• Task item: What lines below mention the word "posedge"? Copy each one.

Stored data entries

────────────────────

Background: an optimization exercise with open tools, aiming at small area. Do not read the settings as production practice. RTL that was checked went through simulation tests only; none was proved equivalent to the original. Only the layout flow was run in runs 1 to 4; the RTL was not checked for function there. The clock port is modelled as an ideal driver; clocking choices that lean on that would not hold on a real chip. Power is estimated from default activity; no workload was simulated.

<file path="config.mk">
export PLATFORM = sky130hd
export DESIGN_NAME = lab4
export DESIGN_NICKNAME = lab4
export VERILOG_FILES = /design/flow/design.v
export SDC_FILE = /design/flow/constraint.sdc
export NUM_CORES = 4
export LEC_CHECK = 0
export CAP_MARGIN = 20
export CORE_MARGIN = 2
export CORE_UTILIZATION = 70
export CTS_BUF_LIST = sky130_fd_sc_hd__clkbuf_8
export CTS_CLUSTER_DIAMETER = 200
export CTS_CLUSTER_SIZE = 30
export PLACE_DENSITY = 0.85
export SLEW_MARGIN = 20
export SYNTH_HIERARCHICAL = 1
export SYNTH_MINIMUM_KEEP_SIZE = 0
</file>
<file path="constraint.sdc">
create_clock -name core_clock -period 20.0 [get_ports {clk_50M}]
set_input_delay 4.0000 -clock core_clock [delete_from_list [all_inputs] [get_ports {clk_50M}]]
set_output_delay 4.0000 -clock core_clock [all_outputs]
set_load 0.01 [all_outputs]
</file>
<file path="design.v">
`timescale 1ns/10ps
module lab4(clk_50M,reset_n,write,write_control,write_address,write_data,write_complete,i2c_sda_o,i2c_sda_oe,i2c_scl);
	input clk_50M,reset_n,write;
	input [7:0] write_control;
	input [7:0] write_data;
	input [15:0] write_address;
	output write_complete;
	output i2c_scl;
	output i2c_sda_o;
	output i2c_sda_oe;
	reg write_d1;
	reg write_d2;
	reg idle;
	reg [11:0] cs;
	reg [1:0] q;
	reg [3:0] j;
	reg [1:0] g;
	wire busy = ~idle;
	wire tc = cs[11] & cs[10] & cs[9] & ~cs[8] & ~cs[7] & ~cs[5] & cs[4] & cs[2] & cs[1] & ~cs[0];
	wire load = idle | tc;
	wire adv = tc & q[1] & ~q[0];
	wire g3 = g[1] & ~g[0];
	wire tostop = j[3] & ~j[0] & g3;
	wire done = j[3] & j[0] & ~g[1] & ~g[0] & q[1] & q[0] & tc;
	always @(posedge clk_50M or negedge reset_n)
		if (!reset_n) begin
			write_d1 <= 1'b0;
			write_d2 <= 1'b0;
			idle <= 1'b1;
		end else begin
			write_d1 <= write;
			write_d2 <= write_d1;
			idle <= idle ? ~(write_d1 & ~write_d2) : done;
		end
	always @(posedge clk_50M) begin
		cs[11] <= ~(idle | (~tc & cs[10]));
		cs[10] <= ~(busy & (tc | cs[9]));
		cs[9] <= ~(~load & cs[8]);
		cs[8] <= ~(load | cs[7]);
		cs[7] <= ~(~load & cs[6]);
		cs[6] <= ~(load | cs[5]);
		cs[5] <= ~(~load & cs[4]);
		cs[4] <= ~(load | cs[3]);
		cs[3] <= ~(~load & cs[2]);
		cs[2] <= ~(load | cs[1]);
		cs[1] <= ~(~load & cs[0]);
		cs[0] <= busy & (tc ? q[0] : cs[11] ^ cs[0]);
		if (idle)
			q <= 2'b01;
		else if (tc)
			q <= {q[0], ~q[1]};
		if (idle) begin
			j <= 4'b1111;
			g <= 2'b10;
		end else if (adv) begin
			j[0] <= ~j[0] & (~j[3] | g3);
			j[1] <= (j[1] ^ j[0]) | tostop;
			j[2] <= (j[2] ^ (j[1] & j[0])) | tostop;
			j[3] <= (~j[3] & j[2] & j[1] & j[0]) | tostop;
			if (j[3])
				g <= {g[0], ~g[1]};
		end
	end
	wire [31:0] dv = {
		write_address[0], write_address[1], write_address[2], write_address[3],
		write_address[4], write_address[5], write_address[6], write_address[7],
		write_data[0], write_data[1], write_data[2], write_data[3],
		write_data[4], write_data[5], write_data[6], write_data[7],
		write_address[8], write_address[9], write_address[10], write_address[11],
		write_address[12], write_address[13], write_address[14], j[3],
		write_control[0], write_control[1], write_control[2], write_control[3],
		write_control[4], write_control[5], write_control[6], write_control[7]};
	wire [7:0] m1;
	wire [1:0] m2;
	genvar k;
	generate for (k = 0; k < 8; k = k + 1) begin : l1
		lab4_mux4 u (.s(j[1:0]), .d(dv[4*k+3:4*k]), .y(m1[k]));
	end endgenerate
	lab4_mux4 u20 (.s({g[0], j[2]}), .d(m1[3:0]), .y(m2[0]));
	lab4_mux4 u21 (.s({g[0], j[2]}), .d(m1[7:4]), .y(m2[1]));
	wire bit_v = g[1] ? m2[1] : m2[0];
	assign write_complete = idle;
	assign i2c_scl = idle | q[0];
	assign i2c_sda_o = idle | (~j[3] & bit_v);
	assign i2c_sda_oe = idle | ~j[3] | j[0] | (g3 & q[1] & ~q[0]);
endmodule
module lab4_mux4(s, d, y);
	input [1:0] s;
	input [3:0] d;
	output y;
	assign y = d[s];
endmodule
</file>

────────────────────

• Output:
	always @(posedge clk_50M or negedge reset_n)
	always @(posedge clk_50M) begin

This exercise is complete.